Since its latest edition, the Google Translate application now supports over 100 languages and serves a worldwide community of over 500 million users virtually. But over 6,000 languages are actually spoken, with around 360 languages spoken by a million people or more.
To combat this disparity in translation technology, the USC Information Sciences Institute is working on a universal language translation system. Supported by the Defense Advanced Research Projects Agency, the program involves ISI Director of Natural Language Technologies Kevin Knight and a small team of full-time researchers and doctoral students.
Knight has worked with ISI in natural language processing for 25 years, and the system is one of many projects he’s working on in the field.
“That’s our goal — a universal language processor that works for any language,” Knight said. “We have a machine translation system [that] learns from examples to translate between languages. But we have a lot of data, for example, of all the human translations from the United Nations between English and French [to] train a system very well.”
However, the potential roadblock for the processor comes from languages less commonly spoken and limited existing data.
“If you don’t have a lot of data, which is the case for most languages, you have to be more creative,” Knight said.
Knight described an African language called Oromo that the team is currently working on. Oromo has a very free spelling convention, which makes it easier for humans to learn but difficult for a machine to connect two different spellings with one word.

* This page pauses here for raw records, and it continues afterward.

<file path="src/rtl/immgen_pkg.sv">
package immgen_pkg;

    localparam int CTL_WIDTH_BITS = 7;
    localparam int CTL_SHIFT_BITS = 6;

    typedef enum logic [3:0] {
        OP_SHORT_ZX = 4'd0,
        OP_SHORT_OX = 4'd1,
        OP_MID_ZX   = 4'd2,
        OP_MID_OX   = 4'd3,
        OP_HIGH     = 4'd4,
        OP_QHIGH    = 4'd5,
        OP_HALF_ZX  = 4'd6,
        OP_HALF_OX  = 4'd7,
        OP_PFX_SX   = 4'd8,
        OP_PFX_SX16 = 4'd9,
        OP_PFX_SX32 = 4'd10,
        OP_FULL     = 4'd11
    } ld_op_e;

    typedef enum logic [1:0] {
        FILL_ZERO = 2'd0,
        FILL_ONE  = 2'd1,
        FILL_SIGN = 2'd2
    } fill_e;

    typedef struct packed {
        logic                      legal;
        fill_e                     fill;
        logic [CTL_WIDTH_BITS-1:0] width;
        logic [CTL_SHIFT_BITS-1:0] shift;
    } place_t;

    typedef enum logic {
        OS_EMPTY  = 1'b0,
        OS_LOADED = 1'b1
    } out_state_e;

endpackage

</file>
<file path="src/rtl/imm_decode.sv">
module imm_decode
    import immgen_pkg::*;
#(
    parameter int DATA_W      = 64,
    parameter int SHORT_W     = 10,
    parameter int SHORT_EXT_W = 12,
    parameter int MID_SHIFT   = 16,
    parameter int HI_SHIFT    = 22,
    parameter int QHI_SHIFT   = 54,
    parameter int HALF_W      = 16,
    parameter int PFX_W       = 33,
    parameter int PFX_SHIFT_A = 16,
    parameter int PFX_SHIFT_B = 32
) (
    input  logic [3:0] op,
    input  logic       ext,
    output place_t     ctl
);

    localparam logic [CTL_WIDTH_BITS-1:0] W_SHORT  = CTL_WIDTH_BITS'(SHORT_W);
    localparam logic [CTL_WIDTH_BITS-1:0] W_SHORTX = CTL_WIDTH_BITS'(SHORT_EXT_W);
    localparam logic [CTL_WIDTH_BITS-1:0] W_HALF   = CTL_WIDTH_BITS'(HALF_W);
    localparam logic [CTL_WIDTH_BITS-1:0] W_PFX    = CTL_WIDTH_BITS'(PFX_W);
    localparam logic [CTL_WIDTH_BITS-1:0] W_FULL   = CTL_WIDTH_BITS'(DATA_W);
    localparam logic [CTL_SHIFT_BITS-1:0] S_NONE   = '0;
    localparam logic [CTL_SHIFT_BITS-1:0] S_MID    = CTL_SHIFT_BITS'(MID_SHIFT);
    localparam logic [CTL_SHIFT_BITS-1:0] S_HI     = CTL_SHIFT_BITS'(HI_SHIFT);
    localparam logic [CTL_SHIFT_BITS-1:0] S_QHI    = CTL_SHIFT_BITS'(QHI_SHIFT);
    localparam logic [CTL_SHIFT_BITS-1:0] S_PFXA   = CTL_SHIFT_BITS'(PFX_SHIFT_A);
    localparam logic [CTL_SHIFT_BITS-1:0] S_PFXB   = CTL_SHIFT_BITS'(PFX_SHIFT_B);

    logic [CTL_WIDTH_BITS-1:0] short_width;

    always_comb begin
        short_width = ext ? W_SHORTX : W_SHORT;
    end

    always_comb begin
        ctl = '{legal: 1'b1, fill: FILL_ZERO, width: W_SHORT, shift: S_NONE};
        case (op)
            OP_SHORT_ZX: ctl = '{legal: 1'b1, fill: FILL_ZERO, width: short_width, shift: S_NONE};
            OP_SHORT_OX: ctl = '{legal: 1'b1, fill: FILL_ONE,  width: short_width, shift: S_NONE};
            OP_MID_ZX:   ctl = '{legal: 1'b1, fill: FILL_ZERO, width: W_SHORT,     shift: S_MID};
            OP_MID_OX:   ctl = '{legal: 1'b1, fill: FILL_ONE,  width: W_SHORT,     shift: S_MID};
            OP_HIGH:     ctl = '{legal: 1'b1, fill: FILL_ZERO, width: W_SHORT,     shift: S_HI};
            OP_QHIGH:    ctl = '{legal: 1'b1, fill: FILL_ZERO, width: W_SHORT,     shift: S_QHI};
            OP_HALF_ZX:  ctl = '{legal: 1'b1, fill: FILL_ZERO, width: W_HALF,      shift: S_NONE};
            OP_HALF_OX:  ctl = '{legal: 1'b1, fill: FILL_ONE,  width: W_HALF,      shift: S_NONE};
            OP_PFX_SX:   ctl = '{legal: 1'b1, fill: FILL_SIGN, width: W_PFX,       shift: S_NONE};
            OP_PFX_SX16: ctl = '{legal: 1'b1, fill: FILL_SIGN, width: W_PFX,       shift: S_PFXA};
            OP_PFX_SX32: ctl = '{legal: 1'b1, fill: FILL_SIGN, width: W_PFX,       shift: S_PFXB};
            OP_FULL:     ctl = '{legal: 1'b1, fill: FILL_ZERO, width: W_FULL,      shift: S_NONE};
            default:     ctl = '{legal: 1'b0, fill: FILL_ZERO, width: W_SHORT,     shift: S_NONE};
        endcase
    end

endmodule

</file>
<file path="src/rtl/imm_place.sv">
module imm_place
    import immgen_pkg::*;
#(
    parameter int DATA_W = 64
) (
    input  logic [DATA_W-1:0] imm,
    input  place_t            ctl,
    output logic [DATA_W-1:0] value
);

    localparam logic [DATA_W-1:0] ALL_ONES = '1;

    logic [DATA_W-1:0] field_mask;
    logic [DATA_W-1:0] top_aligned;
    logic              sign_bit;
    logic              fill_bit;
    logic [DATA_W-1:0] extended;

    always_comb begin
        if (int'(ctl.width) >= DATA_W) begin
            field_mask = ALL_ONES;
        end else begin
            field_mask = ~(ALL_ONES << ctl.width);
        end
    end

    always_comb begin
        top_aligned = imm >> (ctl.width - CTL_WIDTH_BITS'(1));
        sign_bit    = top_aligned[0];
    end

    always_comb begin
        case (ctl.fill)
            FILL_ONE:  fill_bit = 1'b1;
            FILL_SIGN: fill_bit = sign_bit;
            default:   fill_bit = 1'b0;
        endcase
    end

    always_comb begin
        extended = (imm & field_mask) | (fill_bit ? ~field_mask : '0);
        value    = ctl.legal ? (extended << ctl.shift) : '0;
    end

endmodule

</file>
<file path="src/rtl/imm_outreg.sv">
module imm_outreg
    import immgen_pkg::*;
#(
    parameter int DATA_W     = 64,
    parameter bit REGISTERED = 1'b1
) (
    input  logic              clk,
    input  logic              rst_n,
    input  logic              in_valid,
    input  logic [DATA_W-1:0] in_value,
    input  logic              in_illegal,
    output logic              out_valid,
    output logic [DATA_W-1:0] out_value,
    output logic              out_illegal
);

    generate
        if (REGISTERED) begin : g_reg
            out_state_e        state_q;
            out_state_e        state_d;
            logic [DATA_W-1:0] value_q;
            logic              illegal_q;

            always_comb begin
                state_d = state_q;
                unique case (state_q)
                    OS_EMPTY:  state_d = in_valid ? OS_LOADED : OS_EMPTY;
                    OS_LOADED: state_d = in_valid ? OS_LOADED : OS_EMPTY;
                    default:   state_d = OS_EMPTY;
                endcase
            end

            always_ff @(posedge clk) begin
                if (!rst_n) begin
                    state_q <= OS_EMPTY;
                end else begin
                    state_q <= state_d;
                end
            end

            always_ff @(posedge clk) begin
                if (!rst_n) begin
                    value_q   <= '0;
                    illegal_q <= 1'b0;
                end else if (in_valid) begin
                    value_q   <= in_value;
                    illegal_q <= in_illegal;
                end
            end

            assign out_valid   = (state_q == OS_LOADED);
            assign out_value   = value_q;
            assign out_illegal = illegal_q;

            AST_VALID_FOLLOWS: assert property (@(posedge clk) disable iff (!rst_n)
                in_valid |=> out_valid);
            AST_IDLE_DROPS: assert property (@(posedge clk) disable iff (!rst_n)
                !in_valid |=> !out_valid);
            AST_IDLE_HOLDS: assert property (@(posedge clk) disable iff (!rst_n)
                !in_valid |=> ($stable(out_value) && $stable(out_illegal)));
        end else begin : g_pass
            assign out_valid   = in_valid;
            assign out_value   = in_value;
            assign out_illegal = in_illegal;
        end
    endgenerate

endmodule

</file>
<file path="src/rtl/imm_const_gen.sv">
module imm_const_gen
    import immgen_pkg::*;
#(
    parameter int DATA_W      = 64,
    parameter int SHORT_W     = 10,
    parameter int SHORT_EXT_W = 12,
    parameter int MID_SHIFT   = 16,
    parameter int HI_SHIFT    = 22,
    parameter int QHI_SHIFT   = 54,
    parameter int HALF_W      = 16,
    parameter int PFX_W       = 33,
    parameter int PFX_SHIFT_A = 16,
    parameter int PFX_SHIFT_B = 32,
    parameter bit REGISTERED  = 1'b1
) (
    input  logic              clk,
    input  logic              rst_n,
    input  logic              in_valid,
    input  logic [3:0]        in_op,
    input  logic              in_ext,
    input  logic [DATA_W-1:0] in_imm,
    output logic              out_valid,
    output logic [DATA_W-1:0] out_value,
    output logic              out_illegal
);

    place_t            ctl;
    logic [DATA_W-1:0] placed;

    imm_decode #(
        .DATA_W      (DATA_W),
        .SHORT_W     (SHORT_W),
        .SHORT_EXT_W (SHORT_EXT_W),
        .MID_SHIFT   (MID_SHIFT),
        .HI_SHIFT    (HI_SHIFT),
        .QHI_SHIFT   (QHI_SHIFT),
        .HALF_W      (HALF_W),
        .PFX_W       (PFX_W),
        .PFX_SHIFT_A (PFX_SHIFT_A),
        .PFX_SHIFT_B (PFX_SHIFT_B)
    ) u_decode (
        .op  (in_op),
        .ext (in_ext),
        .ctl (ctl)
    );

    imm_place #(
        .DATA_W (DATA_W)
    ) u_place (
        .imm   (in_imm),
        .ctl   (ctl),
        .value (placed)
    );

    imm_outreg #(
        .DATA_W     (DATA_W),
        .REGISTERED (REGISTERED)
    ) u_out (
        .clk         (clk),
        .rst_n       (rst_n),
        .in_valid    (in_valid),
        .in_value    (placed),
        .in_illegal  (!ctl.legal),
        .out_valid   (out_valid),
        .out_value   (out_value),
        .out_illegal (out_illegal)
    );

    localparam logic [DATA_W-1:0] MID_LOW_MASK = ~({DATA_W{1'b1}} << MID_SHIFT);
    localparam logic [DATA_W-1:0] QHI_LOW_MASK = ~({DATA_W{1'b1}} << QHI_SHIFT);

    generate
        if (REGISTERED) begin : g_chk
            AST_ILLEGAL_ZERO: assert property (@(posedge clk) disable iff (!rst_n)
                (out_valid && out_illegal) |-> (out_value == '0));
            AST_ILLEGAL_FLAG: assert property (@(posedge clk) disable iff (!rst_n)
                (in_valid && in_op > OP_FULL) |=> out_illegal);
            AST_MID_LOW_CLEAR: assert property (@(posedge clk) disable iff (!rst_n)
                (in_valid && (in_op == OP_MID_ZX || in_op == OP_MID_OX))
                |=> ((out_value & MID_LOW_MASK) == '0));
            AST_QHIGH_LOW_CLEAR: assert property (@(posedge clk) disable iff (!rst_n)
                (in_valid && in_op == OP_QHIGH) |=> ((out_value & QHI_LOW_MASK) == '0));
            AST_FULL_PASS: assert property (@(posedge clk) disable iff (!rst_n)
                (in_valid && in_op == OP_FULL) |=> (out_value == $past(in_imm)));
        end
    endgenerate

endmodule

</file>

“Just like you can spell the word ‘gray’ in English as ‘g-r-a-y’ or ‘g-r-e-y’, in [Oromo], almost any word can be spelled in almost any way,” Knight said. “That’s great for a person — a person doesn’t care — but when a computer reads it, it’s like, ‘Oh that word’s different from that word; I don’t know how to deal with it.’ So, you kind of have to be robust.”
Nima Pourdamghani, a doctoral student studying computer science, is a research assistant at ISI who explained the complications of creating a universal tool. Pourdamghani explained how languages each hold an extensive amount of vocabulary, but the team is developing ways to make the translation easier for them.

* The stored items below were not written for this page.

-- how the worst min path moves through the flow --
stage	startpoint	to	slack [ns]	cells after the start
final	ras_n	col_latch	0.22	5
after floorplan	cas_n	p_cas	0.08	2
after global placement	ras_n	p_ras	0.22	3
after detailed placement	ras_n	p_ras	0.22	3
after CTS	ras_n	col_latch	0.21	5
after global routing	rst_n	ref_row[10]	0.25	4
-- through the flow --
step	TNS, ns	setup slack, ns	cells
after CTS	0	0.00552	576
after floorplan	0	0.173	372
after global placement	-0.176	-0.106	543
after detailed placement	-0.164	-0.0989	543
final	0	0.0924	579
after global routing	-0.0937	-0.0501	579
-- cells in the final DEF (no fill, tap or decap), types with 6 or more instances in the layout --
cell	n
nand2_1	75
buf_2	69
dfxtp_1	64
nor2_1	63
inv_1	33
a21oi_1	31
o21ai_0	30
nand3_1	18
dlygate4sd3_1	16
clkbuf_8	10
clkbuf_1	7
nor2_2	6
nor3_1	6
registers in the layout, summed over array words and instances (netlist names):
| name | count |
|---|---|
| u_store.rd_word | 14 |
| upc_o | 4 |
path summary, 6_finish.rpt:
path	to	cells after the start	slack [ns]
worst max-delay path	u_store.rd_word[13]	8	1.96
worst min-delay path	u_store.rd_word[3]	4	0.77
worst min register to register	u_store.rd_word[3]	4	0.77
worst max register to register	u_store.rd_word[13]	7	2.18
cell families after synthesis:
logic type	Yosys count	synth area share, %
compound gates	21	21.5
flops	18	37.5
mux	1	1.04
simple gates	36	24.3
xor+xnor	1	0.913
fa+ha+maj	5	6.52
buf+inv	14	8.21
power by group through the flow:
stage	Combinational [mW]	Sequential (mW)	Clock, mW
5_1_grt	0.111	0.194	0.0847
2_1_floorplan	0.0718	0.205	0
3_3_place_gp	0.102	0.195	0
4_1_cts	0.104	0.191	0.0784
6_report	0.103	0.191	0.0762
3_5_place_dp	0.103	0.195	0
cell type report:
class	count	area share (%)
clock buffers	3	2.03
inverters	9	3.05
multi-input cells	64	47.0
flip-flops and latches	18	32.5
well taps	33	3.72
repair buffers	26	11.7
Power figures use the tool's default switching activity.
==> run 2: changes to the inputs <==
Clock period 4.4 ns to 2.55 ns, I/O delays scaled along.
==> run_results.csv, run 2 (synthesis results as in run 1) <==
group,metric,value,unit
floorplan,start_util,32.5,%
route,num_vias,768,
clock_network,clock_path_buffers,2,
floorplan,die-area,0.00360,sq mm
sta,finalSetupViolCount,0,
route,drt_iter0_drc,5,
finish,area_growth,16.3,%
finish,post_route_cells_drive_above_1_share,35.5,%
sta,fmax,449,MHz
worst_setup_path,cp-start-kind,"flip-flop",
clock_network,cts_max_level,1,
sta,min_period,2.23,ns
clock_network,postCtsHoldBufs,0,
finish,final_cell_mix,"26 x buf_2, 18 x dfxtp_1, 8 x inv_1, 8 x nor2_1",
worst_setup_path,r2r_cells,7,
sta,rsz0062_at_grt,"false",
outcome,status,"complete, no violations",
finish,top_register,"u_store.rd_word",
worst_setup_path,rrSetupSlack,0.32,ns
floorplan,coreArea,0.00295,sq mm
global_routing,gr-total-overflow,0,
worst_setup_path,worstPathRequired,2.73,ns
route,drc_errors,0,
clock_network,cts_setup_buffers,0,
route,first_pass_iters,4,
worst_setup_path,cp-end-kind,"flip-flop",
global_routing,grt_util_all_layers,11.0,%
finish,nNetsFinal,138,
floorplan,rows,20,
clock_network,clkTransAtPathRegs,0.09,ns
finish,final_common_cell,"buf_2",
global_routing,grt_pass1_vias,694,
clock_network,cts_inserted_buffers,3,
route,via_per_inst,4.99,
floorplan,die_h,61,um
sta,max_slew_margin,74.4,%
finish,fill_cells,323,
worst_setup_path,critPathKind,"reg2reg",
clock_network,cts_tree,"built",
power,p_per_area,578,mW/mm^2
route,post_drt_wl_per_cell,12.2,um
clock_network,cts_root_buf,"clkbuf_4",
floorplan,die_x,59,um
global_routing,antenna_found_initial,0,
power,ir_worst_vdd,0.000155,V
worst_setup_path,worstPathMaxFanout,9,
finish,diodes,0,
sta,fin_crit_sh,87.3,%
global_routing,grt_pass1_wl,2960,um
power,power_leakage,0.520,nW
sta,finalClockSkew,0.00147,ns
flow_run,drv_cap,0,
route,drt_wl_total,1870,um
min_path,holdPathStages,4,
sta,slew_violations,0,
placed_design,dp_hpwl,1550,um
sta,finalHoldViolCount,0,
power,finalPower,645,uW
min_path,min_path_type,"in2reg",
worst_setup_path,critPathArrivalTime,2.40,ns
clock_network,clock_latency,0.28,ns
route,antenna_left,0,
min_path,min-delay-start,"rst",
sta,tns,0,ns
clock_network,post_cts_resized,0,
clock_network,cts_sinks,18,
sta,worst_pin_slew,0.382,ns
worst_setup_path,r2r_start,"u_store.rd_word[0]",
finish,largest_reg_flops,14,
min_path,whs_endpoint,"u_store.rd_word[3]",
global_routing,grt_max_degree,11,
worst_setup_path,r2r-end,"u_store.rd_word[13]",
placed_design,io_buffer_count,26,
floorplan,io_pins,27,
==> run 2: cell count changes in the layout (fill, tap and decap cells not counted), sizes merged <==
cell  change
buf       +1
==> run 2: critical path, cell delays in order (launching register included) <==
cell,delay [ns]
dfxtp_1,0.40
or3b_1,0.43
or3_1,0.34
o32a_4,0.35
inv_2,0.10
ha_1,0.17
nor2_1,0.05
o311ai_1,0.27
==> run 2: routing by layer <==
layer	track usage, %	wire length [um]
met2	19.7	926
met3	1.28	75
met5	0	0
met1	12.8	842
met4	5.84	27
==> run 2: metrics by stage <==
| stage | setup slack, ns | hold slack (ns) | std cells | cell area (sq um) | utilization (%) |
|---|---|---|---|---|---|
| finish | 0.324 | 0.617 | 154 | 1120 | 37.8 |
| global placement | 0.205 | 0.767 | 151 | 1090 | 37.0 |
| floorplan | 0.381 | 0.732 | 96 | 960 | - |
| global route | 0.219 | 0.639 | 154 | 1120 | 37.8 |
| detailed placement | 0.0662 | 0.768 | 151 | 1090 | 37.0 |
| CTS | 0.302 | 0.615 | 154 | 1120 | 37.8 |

“Suppose we want to translate some language, but we have a related language from some nearby country,” Pourdamghani said. “We try to convert resources from that language into this language and get help from them.”
Pourdamghani says the machine can recognize Arabic and Latin as similar languages and can use data from one for the other.
“We were trying to have the machine both extract and clean dictionaries for all languages across the world,” Pourdamghani said.
The system, however, is still not well-equipped to deal with prefixes or suffixes, as well as the plural form of words. For example, the word “cat” and “cats” do not relate because the system is based on training data, Pourdamghani said. And when the machine reaches a word query there is no data for, it can’t continue.
The team plans to work on the system, smoothing out its kinks. According to Knight, a few upcoming additions to the machine include helping it recognize different categories of words like diseases, holidays or personal titles.
The machine, once completed, will help international efforts like disaster relief, Knight said. When aid comes to countries that speak different languages, rescuers need to be able to communicate in various dialects to exchange information.
The translation project is a collaboration with other teams across the nation through DARPA, an agency of the U.S. Department of Defense. While USC focuses on the translation aspect of the project, other universities specialize in identifying the words that are people, places and organizations from any language, Knight said. Every year there is a common evaluation to share each group’s innovations.
“It’s a big project that different teams in the country, even across the world, are collaborating on, and we’re sharing tools and sharing ideas together,” Pourdamghani said. “Hopefully in the next few years, we can have a better translation system for other languages.”